Source data:
BEGIN

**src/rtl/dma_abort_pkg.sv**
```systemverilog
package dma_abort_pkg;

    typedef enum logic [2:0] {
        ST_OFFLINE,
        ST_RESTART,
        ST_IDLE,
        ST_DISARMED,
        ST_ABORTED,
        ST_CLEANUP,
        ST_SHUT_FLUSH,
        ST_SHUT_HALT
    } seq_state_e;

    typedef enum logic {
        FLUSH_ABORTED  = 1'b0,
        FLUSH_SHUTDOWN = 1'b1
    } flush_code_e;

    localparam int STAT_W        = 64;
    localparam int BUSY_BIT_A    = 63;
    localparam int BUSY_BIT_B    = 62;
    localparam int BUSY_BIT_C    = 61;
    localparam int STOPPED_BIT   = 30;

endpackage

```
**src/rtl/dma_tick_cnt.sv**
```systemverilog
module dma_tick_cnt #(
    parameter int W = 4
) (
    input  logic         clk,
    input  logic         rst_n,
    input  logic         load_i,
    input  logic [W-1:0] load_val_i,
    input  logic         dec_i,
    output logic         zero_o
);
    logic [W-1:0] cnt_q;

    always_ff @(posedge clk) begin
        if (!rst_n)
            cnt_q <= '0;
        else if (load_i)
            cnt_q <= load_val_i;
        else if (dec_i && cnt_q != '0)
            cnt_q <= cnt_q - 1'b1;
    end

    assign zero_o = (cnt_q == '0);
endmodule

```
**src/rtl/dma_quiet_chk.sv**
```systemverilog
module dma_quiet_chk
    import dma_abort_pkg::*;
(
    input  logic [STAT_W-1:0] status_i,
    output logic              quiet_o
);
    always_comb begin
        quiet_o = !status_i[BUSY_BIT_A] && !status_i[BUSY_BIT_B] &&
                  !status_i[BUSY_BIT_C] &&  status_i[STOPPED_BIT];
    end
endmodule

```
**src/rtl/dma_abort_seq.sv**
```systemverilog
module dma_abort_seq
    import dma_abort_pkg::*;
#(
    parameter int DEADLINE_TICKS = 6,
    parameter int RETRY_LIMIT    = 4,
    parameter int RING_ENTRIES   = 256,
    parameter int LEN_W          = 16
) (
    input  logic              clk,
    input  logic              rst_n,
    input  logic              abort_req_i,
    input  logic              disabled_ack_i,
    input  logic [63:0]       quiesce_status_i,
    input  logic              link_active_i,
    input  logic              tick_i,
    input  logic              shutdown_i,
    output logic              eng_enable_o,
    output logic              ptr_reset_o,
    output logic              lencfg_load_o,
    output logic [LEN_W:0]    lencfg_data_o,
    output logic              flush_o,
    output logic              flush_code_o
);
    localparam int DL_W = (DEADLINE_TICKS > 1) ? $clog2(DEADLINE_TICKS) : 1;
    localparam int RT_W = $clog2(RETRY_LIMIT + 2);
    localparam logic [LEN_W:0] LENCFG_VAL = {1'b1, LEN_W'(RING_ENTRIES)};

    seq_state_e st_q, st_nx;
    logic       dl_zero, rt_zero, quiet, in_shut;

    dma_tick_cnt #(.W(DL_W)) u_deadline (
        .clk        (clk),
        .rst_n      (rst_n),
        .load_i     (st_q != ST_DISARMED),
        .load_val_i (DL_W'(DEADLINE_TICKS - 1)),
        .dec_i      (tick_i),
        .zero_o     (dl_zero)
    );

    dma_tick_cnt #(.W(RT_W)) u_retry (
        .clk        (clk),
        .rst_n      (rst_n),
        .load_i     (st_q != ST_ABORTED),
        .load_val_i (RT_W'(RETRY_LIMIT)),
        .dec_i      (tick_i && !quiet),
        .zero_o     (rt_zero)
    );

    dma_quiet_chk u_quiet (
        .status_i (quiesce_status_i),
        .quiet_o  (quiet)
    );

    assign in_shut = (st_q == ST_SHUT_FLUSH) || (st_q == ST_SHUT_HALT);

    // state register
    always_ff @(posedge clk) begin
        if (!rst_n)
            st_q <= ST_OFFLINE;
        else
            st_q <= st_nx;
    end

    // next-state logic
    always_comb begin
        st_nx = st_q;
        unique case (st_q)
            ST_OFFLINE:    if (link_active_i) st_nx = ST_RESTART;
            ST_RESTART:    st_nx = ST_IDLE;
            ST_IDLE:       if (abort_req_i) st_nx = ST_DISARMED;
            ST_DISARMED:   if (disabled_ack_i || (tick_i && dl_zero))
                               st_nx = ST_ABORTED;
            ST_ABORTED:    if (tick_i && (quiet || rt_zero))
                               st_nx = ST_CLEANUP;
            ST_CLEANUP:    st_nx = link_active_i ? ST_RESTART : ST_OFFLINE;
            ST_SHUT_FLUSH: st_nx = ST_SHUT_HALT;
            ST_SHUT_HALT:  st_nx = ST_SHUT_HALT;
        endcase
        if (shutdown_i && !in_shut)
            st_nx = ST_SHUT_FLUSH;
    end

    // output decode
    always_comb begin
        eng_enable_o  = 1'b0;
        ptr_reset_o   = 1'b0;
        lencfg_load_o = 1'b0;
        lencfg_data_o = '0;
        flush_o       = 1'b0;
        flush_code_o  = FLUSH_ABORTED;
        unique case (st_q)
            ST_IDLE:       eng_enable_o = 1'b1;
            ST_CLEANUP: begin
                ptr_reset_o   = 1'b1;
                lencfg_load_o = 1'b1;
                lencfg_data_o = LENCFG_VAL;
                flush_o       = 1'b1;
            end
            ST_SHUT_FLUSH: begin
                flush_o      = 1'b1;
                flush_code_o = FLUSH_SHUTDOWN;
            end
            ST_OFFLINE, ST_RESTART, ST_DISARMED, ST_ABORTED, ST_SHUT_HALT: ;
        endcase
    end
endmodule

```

END

Work to complete:
An exact restatement of the data above is required.

Written solution:
**src/rtl/dma_abort_pkg.sv**
```systemverilog
package dma_abort_pkg;

    typedef enum logic [2:0] {
        ST_OFFLINE,
        ST_RESTART,
        ST_IDLE,
        ST_DISARMED,
        ST_ABORTED,
        ST_CLEANUP,
        ST_SHUT_FLUSH,
        ST_SHUT_HALT
    } seq_state_e;

    typedef enum logic {
        FLUSH_ABORTED  = 1'b0,
        FLUSH_SHUTDOWN = 1'b1
    } flush_code_e;

    localparam int STAT_W        = 64;
    localparam int BUSY_BIT_A    = 63;
    localparam int BUSY_BIT_B    = 62;
    localparam int BUSY_BIT_C    = 61;
    localparam int STOPPED_BIT   = 30;

endpackage

```
**src/rtl/dma_tick_cnt.sv**
```systemverilog
module dma_tick_cnt #(
    parameter int W = 4
) (
    input  logic         clk,
    input  logic         rst_n,
    input  logic         load_i,
    input  logic [W-1:0] load_val_i,
    input  logic         dec_i,
    output logic         zero_o
);
    logic [W-1:0] cnt_q;

    always_ff @(posedge clk) begin
        if (!rst_n)
            cnt_q <= '0;
        else if (load_i)
            cnt_q <= load_val_i;
        else if (dec_i && cnt_q != '0)
            cnt_q <= cnt_q - 1'b1;
    end

    assign zero_o = (cnt_q == '0);
endmodule

```
**src/rtl/dma_quiet_chk.sv**
```systemverilog
module dma_quiet_chk
    import dma_abort_pkg::*;
(
    input  logic [STAT_W-1:0] status_i,
    output logic              quiet_o
);
    always_comb begin
        quiet_o = !status_i[BUSY_BIT_A] && !status_i[BUSY_BIT_B] &&
                  !status_i[BUSY_BIT_C] &&  status_i[STOPPED_BIT];
    end
endmodule

```
**src/rtl/dma_abort_seq.sv**
```systemverilog
module dma_abort_seq
    import dma_abort_pkg::*;
#(
    parameter int DEADLINE_TICKS = 6,
    parameter int RETRY_LIMIT    = 4,
    parameter int RING_ENTRIES   = 256,
    parameter int LEN_W          = 16
) (
    input  logic              clk,
    input  logic              rst_n,
    input  logic              abort_req_i,
    input  logic              disabled_ack_i,
    input  logic [63:0]       quiesce_status_i,
    input  logic              link_active_i,
    input  logic              tick_i,
    input  logic              shutdown_i,
    output logic              eng_enable_o,
    output logic              ptr_reset_o,
    output logic              lencfg_load_o,
    output logic [LEN_W:0]    lencfg_data_o,
    output logic              flush_o,
    output logic              flush_code_o
);
    localparam int DL_W = (DEADLINE_TICKS > 1) ? $clog2(DEADLINE_TICKS) : 1;
    localparam int RT_W = $clog2(RETRY_LIMIT + 2);
    localparam logic [LEN_W:0] LENCFG_VAL = {1'b1, LEN_W'(RING_ENTRIES)};

    seq_state_e st_q, st_nx;
    logic       dl_zero, rt_zero, quiet, in_shut;

    dma_tick_cnt #(.W(DL_W)) u_deadline (
        .clk        (clk),
        .rst_n      (rst_n),
        .load_i     (st_q != ST_DISARMED),
        .load_val_i (DL_W'(DEADLINE_TICKS - 1)),
        .dec_i      (tick_i),
        .zero_o     (dl_zero)
    );

    dma_tick_cnt #(.W(RT_W)) u_retry (
        .clk        (clk),
        .rst_n      (rst_n),
        .load_i     (st_q != ST_ABORTED),
        .load_val_i (RT_W'(RETRY_LIMIT)),
        .dec_i      (tick_i && !quiet),
        .zero_o     (rt_zero)
    );

    dma_quiet_chk u_quiet (
        .status_i (quiesce_status_i),
        .quiet_o  (quiet)
    );

    assign in_shut = (st_q == ST_SHUT_FLUSH) || (st_q == ST_SHUT_HALT);

    // state register
    always_ff @(posedge clk) begin
        if (!rst_n)
            st_q <= ST_OFFLINE;
        else
            st_q <= st_nx;
    end

    // next-state logic
    always_comb begin
        st_nx = st_q;
        unique case (st_q)
            ST_OFFLINE:    if (link_active_i) st_nx = ST_RESTART;
            ST_RESTART:    st_nx = ST_IDLE;
            ST_IDLE:       if (abort_req_i) st_nx = ST_DISARMED;
            ST_DISARMED:   if (disabled_ack_i || (tick_i && dl_zero))
                               st_nx = ST_ABORTED;
            ST_ABORTED:    if (tick_i && (quiet || rt_zero))
                               st_nx = ST_CLEANUP;
            ST_CLEANUP:    st_nx = link_active_i ? ST_RESTART : ST_OFFLINE;
            ST_SHUT_FLUSH: st_nx = ST_SHUT_HALT;
            ST_SHUT_HALT:  st_nx = ST_SHUT_HALT;
        endcase
        if (shutdown_i && !in_shut)
            st_nx = ST_SHUT_FLUSH;
    end

    // output decode
    always_comb begin
        eng_enable_o  = 1'b0;
        ptr_reset_o   = 1'b0;
        lencfg_load_o = 1'b0;
        lencfg_data_o = '0;
        flush_o       = 1'b0;
        flush_code_o  = FLUSH_ABORTED;
        unique case (st_q)
            ST_IDLE:       eng_enable_o = 1'b1;
            ST_CLEANUP: begin
                ptr_reset_o   = 1'b1;
                lencfg_load_o = 1'b1;
                lencfg_data_o = LENCFG_VAL;
                flush_o       = 1'b1;
            end
            ST_SHUT_FLUSH: begin
                flush_o      = 1'b1;
                flush_code_o = FLUSH_SHUTDOWN;
            end
            ST_OFFLINE, ST_RESTART, ST_DISARMED, ST_ABORTED, ST_SHUT_HALT: ;
        endcase
    end
endmodule

```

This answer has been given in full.